Ces histoires de vie s'organisent autour d'approches non psychologiques mais sociologiques " pour examiner les répercussions du handicap sur la vie sociale et professionnelle de ces parents." . Cette approche compréhensive permet, en croisant les récits des membres d'une même famille confrontée au handicap, d'élaborer progressivement un "texte explicatif".

"La famille a "donné" quelque chose d'elle-même, elle "reçoit" en retour ce texte explicatif qui l'intéresse dans la mesure où il va découvrir des aspects de sa vie qu'elle n'avait pas vus sous cet angle. Cela peut parfois correspondre à des révélations"

Ces récits de vie sont suivis d'une analyse permettant de dégager des régularités et des convergences dans les différentes expériences.

Les entretiens de la jeune fille présentant un handicap psychique, de sa mère, de son père et des ses deux soeurs, permettent de prendre la mesure du "cataclysme" que constitue l'annonce du handicap. Le plus intéressant pour le lecteur, dans ce qui est dit et ce qui ne l'est pas, est d'approcher les différentes implications sociales, affectives, matérielles du handicap.

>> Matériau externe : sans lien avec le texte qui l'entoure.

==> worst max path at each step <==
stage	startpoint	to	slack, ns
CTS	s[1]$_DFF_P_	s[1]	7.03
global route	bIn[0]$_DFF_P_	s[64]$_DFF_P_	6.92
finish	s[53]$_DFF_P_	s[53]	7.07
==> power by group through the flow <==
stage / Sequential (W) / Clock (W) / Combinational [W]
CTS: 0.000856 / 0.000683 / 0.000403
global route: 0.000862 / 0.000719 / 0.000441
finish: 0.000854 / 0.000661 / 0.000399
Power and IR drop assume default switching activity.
[design.v]
`timescale 1ns / 1ps
module vga_bsprite(x0, y0, x1, y1, hc, vc, mem_value, rom_addr, R, G, B, blank);
	input [10:0] x0, y0, x1, y1;	 
	input [10:0] hc, vc;	 
	input [7:0] mem_value;	 
	input blank;
	output reg [14:0] rom_addr;	 
	output reg [2:0] R, G;
	output reg [1:0] B;	 
	reg [9:0] x, y;
	always @ (*) begin
		if (hc >= x0 & hc < x1)		 
			x = hc-x0;	 
		else
			x = 0;
		if (vc >= y0 & vc < y1)		 
			y = vc - y0;	 
		else
			y = 0;
		rom_addr = y * 344 + x;  
		if (x==0 & y==0)		 
			{R,G,B} = 8'd255;
		else
			{R,G,B} = mem_value;
	end
endmodule
[./design.v]
module REGS (Q, D, clk);
	parameter BITS = 64;
	input [BITS-1:0]	D;
	input				clk;
	output [BITS-1:0]	Q;
	genvar i;
	generate
		for (i = 0; i < BITS; i = i + 1) begin
			REG RR (Q[i], D[i], clk);
		end
	endgenerate
endmodule
module REG (Q, D, clk);
	input		D;
	input 		clk;
	output reg 	Q;
	always @ (posedge clk) begin
		Q <= D;
	end
endmodule
[./constraint.sdc]
current_design REGS

set clk_period 1.0
set clk_io_pct 0.2

create_clock -name clk0 -period $clk_period [get_ports {clk}]

set non_clock_inputs [all_inputs -no_clocks]
set_input_delay [expr $clk_period * $clk_io_pct] -clock clk0 $non_clock_inputs
set_output_delay [expr $clk_period * $clk_io_pct] -clock clk0 [all_outputs]
[./config.mk]
export PLATFORM = sky130hd
export DESIGN_NAME = REGS
export DESIGN_NICKNAME = REGS
export VERILOG_FILES = /design/flow/design.v
export SDC_FILE = /design/flow/constraint.sdc
export NUM_CORES = 4
export LEC_CHECK = 1
export CORE_UTILIZATION = 30
[./run.sh]
#!/bin/bash
# OpenROAD 26Q1-2900-gdf79404cd8, Yosys 0.63+post, stock flow scripts
make -C /OpenROAD-flow-scripts/flow DESIGN_CONFIG=/design/flow/config.mk WORK_HOME=/design/flow/orfs finish
==> qor.csv <==
stage,metric,value,unit
placed_design,dp_cells,264,
routing,drc,0,
critical_path,cp-end-kind,primary output,
power_and_ir_drop,p_leak,1.14,nW
synth,synth_flops,64,
clock_network,clock_path_buffers,2,
finish,drive_gt1_frac,0.375,
routing,drt_iter0_markers,5,
synth,synth_area_per_cell,13.8,um^2
grt,grt_use_total,0.0917,
critical_path,arrival,0.74,ns
critical_path,worstSetupEndpoint,Q[51],
synth,ys_seq_share,0.727,
clock_network,cts_tree,done,
final_timing,post-route-min-period,0.936,ns
synth,top_area_cell,dfxtp_1,
grt,grt_pass1_vias,905,
finish,regMostFlops,genblk1.RR.Q,
die,dieArea,6180,um^2
clock_network,post_cts_buffers,0,
critical_path,cp-startpoint,genblk1[51].RR.Q,
finish,largest_registers,genblk1.RR.Q (64),
final_timing,setup_tns,0,ns
final_timing,maxSlewHeadroom,0.931,
run,drv_cap,0,
critical_path,crit_path_max_fanout,1,
routing,vias_per_cell,3.35,
synth,synth_area,1760,um^2
routing,dr_total_vias,938,
final_timing,period_used_share,0.936,
final_timing,drv_slew,0,
critical_path,critPathKind,reg -> out,
clock_network,clk_pin_slew,0.06,ns
finish,final_common_cell,clkdlybuf4s50_1,
critical_path,worst_ep_required_time,0.80,ns
run,warning_count,25,
worst_hold_path,min_from,D[54],
critical_path,worstSetupPathDepth,1,
final_timing,finalSetupViolCount,0,
clock_network,root_buffer,clkbuf_8,
routing,wl_per_cell,10.2,um
placed_design,port_buffers,128,
critical_path,critical-path-max-stage-delay,0.31,ns
final_timing,hold_viol,0,
critical_path,cpMaxStageDelayCell,dfxtp_2,
critical_path,critPathTopFamily,flip-flops,
finish,layout_top_cells,"clkdlybuf4s50_1, dfxtp_1, buf_2",
grt,grt_max_degree,11,
synth,synth_top_area_share,0.727,
finish,instances_no_fill,280,
final_timing,worst_pin_slew,0.103,ns
synth,synth.distinct_cells,2,
finish,fillers,564,
synth,area_leaders,"dfxtp_1, buf_4",
power_and_ir_drop,powerDensity,2010,nW/um^2
finish,areaGrowthSynthToFinish,42.7,%
synth,ys_cells,128,
routing,drt-total-wl,2.85,mm
routing,ant_nets,0,
clock_network,cts_buffers,9,
critical_path,path_cells,buf_2,
grt,grt-ovfl-total,0,
die,num_io_pins,129,
die,die_x,78.6,um
finish,largest_reg_flops,64,
grt,grt_pass1_wl,4.29,mm
clock_network,htreeDepth,3,
routing,drt-pass1-iter-count,3,
final_timing,rsz0062_at_grt,false,
die,die_h,78.6,um
power_and_ir_drop,ir_drop,0.922,mV
finish,regArea,1280,um^2
synth,synthCells,128,
die,rows,27,
finish,comb_area,0,um^2
critical_path,cp.buffers_inverters,1,
grt,antenna_found_initial,0,
finish,comb_cells,0,
synth,yosys_area,1760,um^2
die,core,5570,um^2
routing,antennaDiodeCount,0,
die,fp_util,0.316,
outcome,outcome,finished clean,
synth,yosys_warnings,1,
final_timing,max_freq,1.07,GHz
worst_hold_path,hold_path.class,in -> reg,
placed_design,gp_congestion,0.697,
critical_path,startpoint_type,register,
clock_network,clock-sinks,64,
==> timing repair <==
item / 4_1_cts / 5_1_grt
hold endpoints to repair: 0 / 0
cloned: 0 / 0
endpoints found under the setup margin: 64 / 1
gates resized: 192 / 1
hold buffers: 0 / 0
pin swaps: 0 / 0
==> where the power goes <==
group | internal (mW) | switching [mW] | leakage (nW)
Sequential | 2.69 | 0.0248 | 0.540
Combinational | 0.296 | 0.0435 | 0.502
Clock | 1.14 | 0.858 | 0.0941
==> flow/design.v <==
module regs(
    input wire clk,
    input wire rst_n,
    input wire[4:0]     reg1_raddr_i,
    input wire[4:0]     reg2_raddr_i,
    output reg[31:0]    reg1_rdata_o,
    output reg[31:0]    reg2_rdata_o,
    input wire[4:0]     reg_waddr_i,
    input wire[31:0]    reg_wdata_i,
    input               reg_wen_i
);
    reg[31:0] regs[0:31];
    integer i;               
    always @(*) begin
        if(rst_n == 1'b0) begin
            reg1_rdata_o = 32'b0;
        end else if (reg1_raddr_i == 5'b0) begin
            reg1_rdata_o = 32'b0;
        end else if (reg_wen_i && (reg1_raddr_i == reg_waddr_i) && (reg_waddr_i != 5'b0) ) begin    
            reg1_rdata_o = reg_wdata_i;
        end else begin
            reg1_rdata_o = regs[reg1_raddr_i];
        end
    end
    always @(*) begin
        if(rst_n == 1'b0) begin
            reg2_rdata_o = 32'b0;
        end else if (reg2_raddr_i == 5'b0) begin
            reg2_rdata_o = 32'b0;
        end else if (reg_wen_i && (reg2_raddr_i == reg_waddr_i) && (reg_waddr_i != 5'b0) ) begin    
            reg2_rdata_o = reg_wdata_i;
        end else begin
            reg2_rdata_o = regs[reg2_raddr_i];
        end
    end
    always @(posedge clk) begin
        if(rst_n == 1'b0) begin
            for (i = 1; i <= 31; i = i + 1) begin      
                regs[i] <= 32'b0;
            end
        end else if(reg_wen_i && (reg_waddr_i != 5'b0) ) begin
            regs[reg_waddr_i] <= reg_wdata_i;
        end
    end
endmodule
==> flow/run.sh <==
#!/bin/bash
# OpenROAD 26Q1-2900-gdf79404cd8, Yosys 0.63+post, stock flow scripts
make -C /OpenROAD-flow-scripts/flow DESIGN_CONFIG=/design/flow/config.mk WORK_HOME=/design/flow/orfs finish
==> flow/config.mk <==
export PLATFORM = sky130hd
export DESIGN_NAME = regs
export DESIGN_NICKNAME = regs
export VERILOG_FILES = /design/flow/design.v
export SDC_FILE = /design/flow/constraint.sdc
export NUM_CORES = 4
export LEC_CHECK = 1
export CORE_UTILIZATION = 30
export SYNTH_HDL_FRONTEND = slang
==> flow/constraint.sdc <==
current_design regs

set clk_period 10.3
set clk_io_pct 0.2

create_clock -name clk0 -period $clk_period [get_ports {clk}]

set non_clock_inputs [all_inputs -no_clocks]
set_input_delay [expr $clk_period * $clk_io_pct] -clock clk0 $non_clock_inputs
set_output_delay [expr $clk_period * $clk_io_pct] -clock clk0 [all_outputs]
==> results.py <==
# Physical implementation metrics
metrics = {
    "status": {
        "status": "completed",
    },
    "yosys": {
        "synth_area_sq_um": 55500,
        "ys_types": 44,
        "synth-seq-cells": 1024,
        "ys_cells": 3936,
        "ys_seq_share_pct": 55.4,
        "async_reset_ff_share_pct": 0,
        "flop_cell": "edfxtp_1",
        "syn_inst": 3936,
        "yosysWarningCount": 0,
        "edf_count": 1024,
        "ys_area_sq_um": 55500,
        "avgSynthCellArea_sq_um": 14.1,
    },
    "setup_path": {
        "cp.required_ps": 8240,
        "cp-end-kind": "output port",
        "crit_type": "primary input to output port",
        "worstPathArrival_ps": 6450,
        "crit_buf_inv": 4,
        "critical-path-top-delay-family": "AND-OR/OR-AND gates",
        "start_kind": "primary input",
        "crit_chain": "buf_8 > buf_12 > buf_4 > mux2i_1 > a221oi_1 > o21ai_0 > a211oi_1 > a221o_1 > clkdlybuf4s50_1",
        "crit_fanout": 70,
        "max_stage_delay_ps": 1190,
        "cp_slowest_cell": "a211oi_1",
    },
    "sta": {
        "finalCritPeriodShare_pct": 82.6,
        "max_slew_margin_pct": 2.74,
        "worstMarginPinSlew_ps": 1450,
        "final.setup.tns_ps": 0,
        "finalSetupViolations": 0,
        "whs_ps": 1840,
        "period_needed_ps": 8510,
        "maxSlewViolCount": 0,
        "hold_violations": 0,
        "fmax_mhz": 118,
        "rsz0062_at_grt": "no",
    },
    "min_path": {
        "worstHoldStart": "rst_n",
        "holdCritPathClass": "primary input to flip-flop",
        "hold_depth": 2,
        "hold_end": "regs[31][8]",
    },
    "placement": {
        "portBuffers": 113,
        "dp_hpwl_um": 112000,
        "dp_cells": 6282,
        "place.gp.congestion": 0.932,
        "place_area_sq_um": 60000,
    },
    "floorplan": {
        "dieArea_sq_um": 187000,
        "std_cell_rows": 157,
        "dieHeight_um": 432,
        "die_x_um": 432,
        "ioPinCount": 114,
        "fp_util_pct": 30.3,
        "design.core.area_sq_um": 183000,
    },
    "drt": {
        "vias": 35800,
        "drt_iter0_markers": 2316,
        "wirelength_um": 194000,
        "via_per_inst": 5.52,
        "drc_errors": 0,
        "ant_nets": 0,
        "first_pass_iters": 6,
        "wl_per_cell_um": 30.0,
    },
    "clock_tree": {
        "cts_resized": 0,
        "ctsHoldBuffers": 0,
        "cts.sink_count": 1024,
        "clock_path_buffers": 3,
        "clockRootBuffer": "clkbuf_16",
        "cts_buffers": 101,
        "cts_tree": "built",
        "h-tree-depth": 3,
        "clk_pin_slew_ps": 60,
        "post_cts_buffers": 0,
    },
    "power": {
        "leakage_nw": 21.9,
        "p_per_area_nw_per_um2": 157,
        "peakVddDrop_mv": 0.128,
        "power_w": 0.00995,
    },
    "finish": {
        "final_cells": 6475,
        "largestRegisters": "regs (1024)",
        "drive_gt1_share_pct": 17.9,
        "postLayoutCellArea_sq_um": 63300,
        "layout_top_cells": "edfxtp_1 (1,024), and2_1 (992), mux2i_1 (416)",
        "largest_register_ffs": 1024,
        "syn_to_final_growth_pct": 14.0,
        "mostFrequentLayoutCell": "edfxtp_1",
        "largest_register": "regs",
    },
    "flow_run": {
        "maxCapViolCount": 0,
        "warnings": 26,
    },
    "global_routing": {
        "grt_max_degree": 85,
        "antenna_found_initial": 10,
        "grt_pass1_wl_um": 273000,
        "grt_pass1_vias": 37600,
        "grt_overflow_total": 0,
        "track_usage_pct": 21.9,
    },
}
==> through the flow <==
step | worst slack [ps] | utilization, %
2_1_floorplan | 4360 | -
3_5_place_dp | 1900 | 32.7
4_1_cts | 1860 | 34.5
5_1_grt | 1710 | 34.5
3_3_place_gp | 1800 | 32.7
6_report | 1790 | 34.5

Chaque membre de la famille s'interroge sur les changements et les déséquilibres amenés par le handicap psychique, les tensions entre les parents " La situation de handicap est une sorte de miroir grossissant des relations au sein de la famille et du partage des rôles entre le père et la mère par rapport à l'enfant.", le traumatisme de l'une des soeurs qui ne supporte plus que l'on élève la voix, mais également sur le parcours de la famille en tant que groupe restreint : les rencontres avec des professionnels remarquables (dans ce cas une psychologue qui garde encore le contact avec la famille aujourd'hui ) et d'autres moins ou pas du tout à l'écoute; ce sur quoi la famille a pu s'appuyer, sur ce qui a fait défaut (notamment les échanges avec d'autres, l'écoute bienveillante).

Ces récits de vie sont également précieux pour comprendre la lente évolution entre des approches exclusivement psychologisantes (culpabilité des mères, jargon daté) et de nouvelles approches de la maladie psychique, même si les efforts pour sortir du tabou, de la culpabilité et pour passer "de la faute à la compétence" sont à renouveler sans cesse.

Le témoignage de la jeune fille est également le signe que l'on s'intéresse davantage à la personne qu'à sa maladie : "j'ai l'impression que ma maladie une grande place" " j'ai le sentiment d'avoir un statut de malade" avec le difficile équilibre entre un désir d'indépendance et la reconnaissance envers une mère très présente "je crois que ma mère a joué un rôle essentiel dans mon manque d'autonomie" , la lucidité sur son parcours " Si je n'avais pas eu ma mère, je crois qu'honnêtement j'aurais été foutue pendant de nombreuses années, car c'est elle qui s'occupe de tout " et le besoin exprimé de façon également lucide d'un lieu " pour que les malades et leurs familles puissent consulter en cas "de plombs qui pètent", pour soulager les familles. "

La deuxième partie du fascicule présente une analyse transversale des différents récits, en pointant ce qui est commun aux différents témoignages et sur ce qu'ils ont de particulier. On évoque beaucoup les mères qui restent (lorsque les pères le plus souvent démissionnent) et qui le plus souvent font face, en développant des compétences au contact de leur enfant. Par exemple cette mère d'enfant autiste se rend compte, jour après jour, "que partout où elle stimule, ça marche et là où elle ne stimule pas, cela ne marche pas. Alors elle consacre une grande partie de son temps à stimuler."

Le projet Equal Conciliation Famille Handicap, dans lequel s'inscrivent quinze fascicules sur différents handicaps, souhaite faire un état des lieux des difficultés et des besoins des familles. Le cadre retenu et les expériences relatées peuvent permettre d'avoir une meilleure compréhension du handicap vécu à l'intérieur des cellules familiales.